C’è anche chi il deserto se lo porta appresso, come un fardello di cui non riesce a liberarsi. Anche qui, è più frequente di quel che si pensi. Ci si alza al mattino e l’immagine nello specchio non è più una nostra alleata, bensì una nemica che vorremmo scrollarci di dosso. Guardiamo e veniamo guardati con un malcelato disprezzo: niente di quel che siamo ci piace, né fuori né dentro. Tutto di noi ci sembra da buttare via. Se dovessimo dare un voto a quel volto che ricambia il nostro sguardo dovremmo chiedere l’intervento dei numeri negativi. Quando non siamo noi, possono essere altri a prenderci a pesci in faccia: persone sempre pronte ad esprimere giudizi, sempre con il pollice verso quando vogliono decretare il nostro valore; si fanno beffe del nostro dolore, anzi, se ne alimentano, sentendosi dei giganti in grado di schiacciarci con uno schiocco di dita.
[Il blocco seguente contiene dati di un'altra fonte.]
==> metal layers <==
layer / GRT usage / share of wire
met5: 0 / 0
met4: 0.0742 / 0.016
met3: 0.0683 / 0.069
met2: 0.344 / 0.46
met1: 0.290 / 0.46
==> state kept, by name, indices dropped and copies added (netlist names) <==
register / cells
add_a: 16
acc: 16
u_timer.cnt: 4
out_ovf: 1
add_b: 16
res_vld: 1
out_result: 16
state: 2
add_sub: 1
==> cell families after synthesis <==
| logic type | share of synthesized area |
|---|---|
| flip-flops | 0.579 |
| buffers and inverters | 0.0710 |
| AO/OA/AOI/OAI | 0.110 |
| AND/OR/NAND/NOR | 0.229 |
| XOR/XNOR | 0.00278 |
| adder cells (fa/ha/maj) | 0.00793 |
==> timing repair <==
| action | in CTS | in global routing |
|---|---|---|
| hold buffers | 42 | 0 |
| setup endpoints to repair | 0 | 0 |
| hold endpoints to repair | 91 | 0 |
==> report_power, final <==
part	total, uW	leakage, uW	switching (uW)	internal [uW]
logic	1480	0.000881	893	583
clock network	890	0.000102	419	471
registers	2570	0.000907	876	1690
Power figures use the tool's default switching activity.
--- src/rtl/decode_stage.sv ---
// -----------------------------------------------------------------------------
// decode_stage
//
// Registered RV32I decode stage. Each raw instruction word accepted on the
// input handshake is decoded combinationally (fields, format, sign-extended
// immediate, legality) and written together with its PC into a DEPTH-entry
// FIFO. The FIFO head drives the execute-facing outputs.
//
// Build option:
//   DECODE_M_EXT_EN  - when defined, R-type words with func7 = 0x01 are legal
//                      and flagged on out_muldiv; otherwise they are illegal
//                      and out_muldiv is always 0.
//
// Parameters:
//   XLEN   immediate width (32 or 64), sign-extended from instr[31]
//   PC_W   width of the PC carried with each instruction
//   DEPTH  FIFO entries (power of two, >= 2)
//
// Ports:
//   clk, rst          clock (rising edge) and asynchronous active-high reset
//   flush             synchronous clear of every buffered entry
//   in_valid/in_ready input handshake; in_ready = !full
//   in_instr, in_pc   instruction word and its PC
//   out_valid/out_ready output handshake; out_valid = !empty
//   out_pc, out_opcode, out_rd, out_rs1, out_rs2, out_func3, out_func7
//                     fields of the head entry
//   out_fmt           R=0 I=1 S=2 B=3 U=4 J=5 NONE=7
//   out_imm           immediate of the head entry (0 for R and NONE)
//   out_illegal       head entry is an illegal encoding
//   out_muldiv        head entry is an M-extension op
//   decode_count      number of legal entries popped (wraps)
// -----------------------------------------------------------------------------
module decode_stage #(
    parameter int XLEN  = 32,
    parameter int PC_W  = 32,
    parameter int DEPTH = 2
) (
    input  logic            clk,
    input  logic            rst,
    input  logic            flush,
    input  logic            in_valid,
    output logic            in_ready,
    input  logic [31:0]     in_instr,
    input  logic [PC_W-1:0] in_pc,
    output logic            out_valid,
    input  logic            out_ready,
    output logic [PC_W-1:0] out_pc,
    output logic [6:0]      out_opcode,
    output logic [4:0]      out_rd,
    output logic [4:0]      out_rs1,
    output logic [4:0]      out_rs2,
    output logic [2:0]      out_func3,
    output logic [6:0]      out_func7,
    output logic [2:0]      out_fmt,
    output logic [XLEN-1:0] out_imm,
    output logic            out_illegal,
    output logic            out_muldiv,
    output logic [31:0]     decode_count
);

    localparam int AW = $clog2(DEPTH);
    localparam logic [AW-1:0] PTR_ONE  = AW'(1);
    localparam logic [AW:0]   CNT_ONE  = (AW + 1)'(1);
    localparam logic [AW:0]   CNT_FULL = (AW + 1)'(DEPTH);

    localparam logic [2:0] FMT_R    = 3'd0;
    localparam logic [2:0] FMT_I    = 3'd1;
    localparam logic [2:0] FMT_S    = 3'd2;
    localparam logic [2:0] FMT_B    = 3'd3;
    localparam logic [2:0] FMT_U    = 3'd4;
    localparam logic [2:0] FMT_J    = 3'd5;
    localparam logic [2:0] FMT_NONE = 3'd7;

    localparam logic [6:0] OPC_OP     = 7'b0110011;
    localparam logic [6:0] OPC_OPIMM  = 7'b0010011;
    localparam logic [6:0] OPC_LOAD   = 7'b0000011;
    localparam logic [6:0] OPC_JALR   = 7'b1100111;
    localparam logic [6:0] OPC_FENCE  = 7'b0001111;
    localparam logic [6:0] OPC_SYSTEM = 7'b1110011;
    localparam logic [6:0] OPC_STORE  = 7'b0100011;
    localparam logic [6:0] OPC_BRANCH = 7'b1100011;
    localparam logic [6:0] OPC_LUI    = 7'b0110111;
    localparam logic [6:0] OPC_AUIPC  = 7'b0010111;
    localparam logic [6:0] OPC_JAL    = 7'b1101111;

    // ---------------------------------------------------------------------
    // Combinational decode of the incoming word
    // ---------------------------------------------------------------------
    logic [6:0]      dec_opc;
    logic [2:0]      dec_f3;
    logic [6:0]      dec_f7;
    logic [2:0]      dec_fmt;
    logic [31:0]     dec_imm32;
    logic [XLEN-1:0] dec_imm;
    logic            dec_ill;
    logic            dec_md;

    assign dec_opc = in_instr[6:0];
    assign dec_f3  = in_instr[14:12];
    assign dec_f7  = in_instr[31:25];

    always_comb begin
        dec_fmt = FMT_NONE;
        case (dec_opc)
            OPC_OP:                                  dec_fmt = FMT_R;
            OPC_OPIMM, OPC_LOAD, OPC_JALR,
            OPC_FENCE, OPC_SYSTEM:                   dec_fmt = FMT_I;
            OPC_STORE:                               dec_fmt = FMT_S;
            OPC_BRANCH:                              dec_fmt = FMT_B;
            OPC_LUI, OPC_AUIPC:                      dec_fmt = FMT_U;
            OPC_JAL:                                 dec_fmt = FMT_J;
            default:                                 dec_fmt = FMT_NONE;
        endcase
    end

    always_comb begin
        dec_imm32 = 32'd0;
        case (dec_fmt)
            FMT_I: dec_imm32 = {{20{in_instr[31]}}, in_instr[31:20]};
            FMT_S: dec_imm32 = {{20{in_instr[31]}}, in_instr[31:25], in_instr[11:7]};
            FMT_B: dec_imm32 = {{19{in_instr[31]}}, in_instr[31], in_instr[7],
                                in_instr[30:25], in_instr[11:8], 1'b0};
            FMT_U: dec_imm32 = {in_instr[31:12], 12'd0};
            FMT_J: dec_imm32 = {{11{in_instr[31]}}, in_instr[31], in_instr[19:12],
                                in_instr[20], in_instr[30:21], 1'b0};
            default: dec_imm32 = 32'd0;
        endcase
    end

    generate
        if (XLEN > 32) begin : g_sext
            assign dec_imm = {{(XLEN - 32){dec_imm32[31]}}, dec_imm32};
        end else begin : g_nosext
            assign dec_imm = dec_imm32;
        end
    endgenerate

    always_comb begin
        dec_ill = 1'b0;
        dec_md  = 1'b0;
        if (in_instr[1:0] != 2'b11 || dec_fmt == FMT_NONE) begin
            dec_ill = 1'b1;
        end
        case (dec_opc)
            OPC_LOAD:   if (dec_f3 == 3'd3 || dec_f3 == 3'd6 || dec_f3 == 3'd7) dec_ill = 1'b1;
            OPC_STORE:  if (dec_f3 > 3'd2) dec_ill = 1'b1;
            OPC_BRANCH: if (dec_f3 == 3'd2 || dec_f3 == 3'd3) dec_ill = 1'b1;
            OPC_JALR:   if (dec_f3 != 3'd0) dec_ill = 1'b1;
            OPC_OPIMM: begin
                // Shift-immediates reuse func7 as a qualifier.
                if (dec_f3 == 3'd1 && dec_f7 != 7'h00) dec_ill = 1'b1;
                if (dec_f3 == 3'd5 && dec_f7 != 7'h00 && dec_f7 != 7'h20) dec_ill = 1'b1;
            end
            OPC_OP: begin
                if (dec_f7 == 7'h20) begin
                    // Only SUB and SRA exist with the alternate func7.
                    if (dec_f3 != 3'd0 && dec_f3 != 3'd5) dec_ill = 1'b1;
                end else if (dec_f7 != 7'h00) begin
`ifdef DECODE_M_EXT_EN
                    if (dec_f7 == 7'h01) dec_md  = 1'b1;
                    else                 dec_ill = 1'b1;
`else
                    dec_ill = 1'b1;
`endif
                end
            end
            default: ;
        endcase
    end

    // ---------------------------------------------------------------------
    // FIFO control
    // ---------------------------------------------------------------------
    logic [AW-1:0] wr_ptr_q, wr_ptr_d;
    logic [AW-1:0] rd_ptr_q, rd_ptr_d;
    logic [AW:0]   count_q, count_d;
    logic [31:0]   dcount_q, dcount_d;
    logic          push, pop, wr_en;

    logic [PC_W-1:0] pc_mem_q    [DEPTH];
    logic [31:0]     instr_mem_q [DEPTH];
    logic [2:0]      fmt_mem_q   [DEPTH];
    logic [XLEN-1:0] imm_mem_q   [DEPTH];
    logic            ill_mem_q   [DEPTH];
    logic            md_mem_q    [DEPTH];

    // in_ready looks only at occupancy, so a pop cannot free a slot for a
    // push within the same cycle.
    assign in_ready  = (count_q != CNT_FULL);
    assign out_valid = (count_q != '0);
    assign push      = in_valid && in_ready;
    assign pop       = out_valid && out_ready;
    assign wr_en     = push && !flush;

    always_comb begin
        wr_ptr_d = wr_ptr_q;
        rd_ptr_d = rd_ptr_q;
        count_d  = count_q;
        dcount_d = dcount_q;
        if (flush) begin
            wr_ptr_d = '0;
            rd_ptr_d = '0;
            count_d  = '0;
        end else begin
            if (push) wr_ptr_d = wr_ptr_q + PTR_ONE;
            if (pop)  rd_ptr_d = rd_ptr_q + PTR_ONE;
            if (push && !pop)      count_d = count_q + CNT_ONE;
            else if (pop && !push) count_d = count_q - CNT_ONE;
            if (pop && !ill_mem_q[rd_ptr_q]) dcount_d = dcount_q + 32'd1;
        end
    end

    always_ff @(posedge clk or posedge rst) begin
        if (rst) begin
            wr_ptr_q <= '0;
            rd_ptr_q <= '0;
            count_q  <= '0;
            dcount_q <= '0;
            for (int i = 0; i < DEPTH; i++) begin
                pc_mem_q[i]    <= '0;
                instr_mem_q[i] <= '0;
                fmt_mem_q[i]   <= '0;
                imm_mem_q[i]   <= '0;
                ill_mem_q[i]   <= 1'b0;
                md_mem_q[i]    <= 1'b0;
            end
        end else begin
            wr_ptr_q <= wr_ptr_d;
            rd_ptr_q <= rd_ptr_d;
            count_q  <= count_d;
            dcount_q <= dcount_d;
            if (wr_en) begin
                pc_mem_q[wr_ptr_q]    <= in_pc;
                instr_mem_q[wr_ptr_q] <= in_instr;
                fmt_mem_q[wr_ptr_q]   <= dec_fmt;
                imm_mem_q[wr_ptr_q]   <= dec_imm;
                ill_mem_q[wr_ptr_q]   <= dec_ill;
                md_mem_q[wr_ptr_q]    <= dec_md;
            end
        end
    end

    // ---------------------------------------------------------------------
    // Head entry outputs (all straight from stored state)
    // ---------------------------------------------------------------------
    logic [31:0] head_instr;
    assign head_instr   = instr_mem_q[rd_ptr_q];

    assign out_pc       = pc_mem_q[rd_ptr_q];
    assign out_opcode   = head_instr[6:0];
    assign out_rd       = head_instr[11:7];
    assign out_func3    = head_instr[14:12];
    assign out_rs1      = head_instr[19:15];
    assign out_rs2      = head_instr[24:20];
    assign out_func7    = head_instr[31:25];
    assign out_fmt      = fmt_mem_q[rd_ptr_q];
    assign out_imm      = imm_mem_q[rd_ptr_q];
    assign out_illegal  = ill_mem_q[rd_ptr_q];
    assign out_muldiv   = md_mem_q[rd_ptr_q];
    assign decode_count = dcount_q;

endmodule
Inutile specificare che di gigante, costoro, hanno solo la facciata, dietro cui sono nascoste crepe su crepe.
Ognuno di noi attraversa queste fasi nella vita. È normale. A volte è come stare sulle montagne russe, un continuo saliscendi che dà il capogiro. Non sempre – anzi, quasi mai – tutto questo dipende esclusivamente da noi stessi, dal nostro controllo e dalle nostre capacità: ci sono circostanze in cui non abbiamo voce in capitolo e sono la maggioranza.
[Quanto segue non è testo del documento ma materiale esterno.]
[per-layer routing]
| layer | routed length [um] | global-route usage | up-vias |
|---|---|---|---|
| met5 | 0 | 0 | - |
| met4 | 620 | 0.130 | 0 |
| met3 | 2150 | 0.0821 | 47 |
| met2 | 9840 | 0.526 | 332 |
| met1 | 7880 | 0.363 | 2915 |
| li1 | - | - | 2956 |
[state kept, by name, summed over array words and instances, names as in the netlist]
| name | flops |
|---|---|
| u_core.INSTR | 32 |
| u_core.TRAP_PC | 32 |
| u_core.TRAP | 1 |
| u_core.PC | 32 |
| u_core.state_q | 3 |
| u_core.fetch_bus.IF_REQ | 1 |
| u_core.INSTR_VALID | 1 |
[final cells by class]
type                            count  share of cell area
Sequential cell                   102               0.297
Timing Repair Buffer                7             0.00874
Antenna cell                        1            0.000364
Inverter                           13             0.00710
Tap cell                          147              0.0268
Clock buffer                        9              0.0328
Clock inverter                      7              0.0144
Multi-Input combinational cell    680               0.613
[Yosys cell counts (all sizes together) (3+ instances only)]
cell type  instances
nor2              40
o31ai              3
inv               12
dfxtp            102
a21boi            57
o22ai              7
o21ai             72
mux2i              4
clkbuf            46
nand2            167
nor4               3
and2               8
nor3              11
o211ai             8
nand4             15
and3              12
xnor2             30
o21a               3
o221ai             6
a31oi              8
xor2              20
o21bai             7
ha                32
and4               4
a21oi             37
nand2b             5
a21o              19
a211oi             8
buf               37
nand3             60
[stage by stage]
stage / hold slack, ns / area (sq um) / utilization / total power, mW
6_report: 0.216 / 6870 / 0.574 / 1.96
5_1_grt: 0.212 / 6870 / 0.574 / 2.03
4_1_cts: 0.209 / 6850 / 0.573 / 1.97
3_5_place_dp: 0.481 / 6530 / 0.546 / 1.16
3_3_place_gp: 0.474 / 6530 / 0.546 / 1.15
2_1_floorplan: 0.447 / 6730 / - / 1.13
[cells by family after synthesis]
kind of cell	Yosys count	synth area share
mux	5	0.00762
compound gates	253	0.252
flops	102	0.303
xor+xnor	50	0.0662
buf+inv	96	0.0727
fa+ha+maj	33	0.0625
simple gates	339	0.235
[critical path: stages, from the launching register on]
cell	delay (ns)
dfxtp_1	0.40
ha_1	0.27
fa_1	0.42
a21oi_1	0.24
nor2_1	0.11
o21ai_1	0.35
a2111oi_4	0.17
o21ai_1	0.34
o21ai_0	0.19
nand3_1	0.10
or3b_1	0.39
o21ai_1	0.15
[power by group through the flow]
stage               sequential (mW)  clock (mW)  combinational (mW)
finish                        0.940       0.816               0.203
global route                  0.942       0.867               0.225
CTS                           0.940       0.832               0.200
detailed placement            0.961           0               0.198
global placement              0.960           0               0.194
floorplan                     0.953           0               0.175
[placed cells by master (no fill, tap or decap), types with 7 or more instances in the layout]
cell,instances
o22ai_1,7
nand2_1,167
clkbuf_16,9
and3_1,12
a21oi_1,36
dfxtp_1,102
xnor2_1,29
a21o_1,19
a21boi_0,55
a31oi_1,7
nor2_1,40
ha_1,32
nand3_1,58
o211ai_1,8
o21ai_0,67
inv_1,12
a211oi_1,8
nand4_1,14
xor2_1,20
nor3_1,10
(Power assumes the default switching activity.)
--- config.mk ---
export PLATFORM = sky130hd
export DESIGN_NAME = design_switch_seq
export DESIGN_NICKNAME = d
export VERILOG_FILES = /design/src/rtl/design_switch_seq.sv
export SDC_FILE = /design/constraint.sdc
export NUM_CORES = 1
export LEC_CHECK = 0
export CAP_MARGIN = 20
export CORE_UTILIZATION = 52
export CTS_BUF_LIST = sky130_fd_sc_hd__clkbuf_2
export CTS_CLUSTER_DIAMETER = 80
export CTS_CLUSTER_SIZE = 28
export DETAILED_ROUTE_END_ITERATION = 8
export PLACE_DENSITY = 0.79
export SLEW_MARGIN = 10
export SYNTH_ARGS = -nofsm -noshare
export SYNTH_HDL_FRONTEND = slang
export SYNTH_SLANG_ARGS = --single-unit
--- constraint.sdc ---
create_clock -name wb_clk_i -period 2.1 [get_ports wb_clk_i]
set_input_delay 0.315 -clock wb_clk_i [delete_from_list [all_inputs] [get_ports wb_clk_i]]
set_output_delay 0.315 -clock wb_clk_i [all_outputs]
set_load 0.05 [all_outputs]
Alla domanda “ti senti amato?” in quanti risponderebbero prontamente con un sì ad alta voce? Quanti invece tentennerebbero, iniziando ad aprire i cassettini dei ricordi per capire quale sia la risposta da dare? Quanti, infine, avrebbero il loro no già pronto a fior di labbra, perché per essi non c’è nessun cassettino della memoria in cui rovistare, nessun abbraccio ristoratore dietro la porta di casa, nessuna parola amica a scaldare il cuore?
La dichiarazione d’amore che Dio fa nei nostri confronti riecheggia sin dall’eternità. Sin da quell’instante in cui, osservando le proprie creature, egli se ne innamorò perdutamente, dicendo che “ecco, vide che era cosa molto buona” (Genesi 1,31). Tuttavia, anche se è il Padre in persona a farla, questa dichiarazione d’amore rischia di tramutarsi in un flebile sussurro nel vento, se qualcuno di noi non si fa megafono per donarla a chi ha bisogno.
Trasformare l’Amore in amore: con parole, gesti, sguardi. Solo così il deserto di ogni solitudine può diventare una distesa fiorita.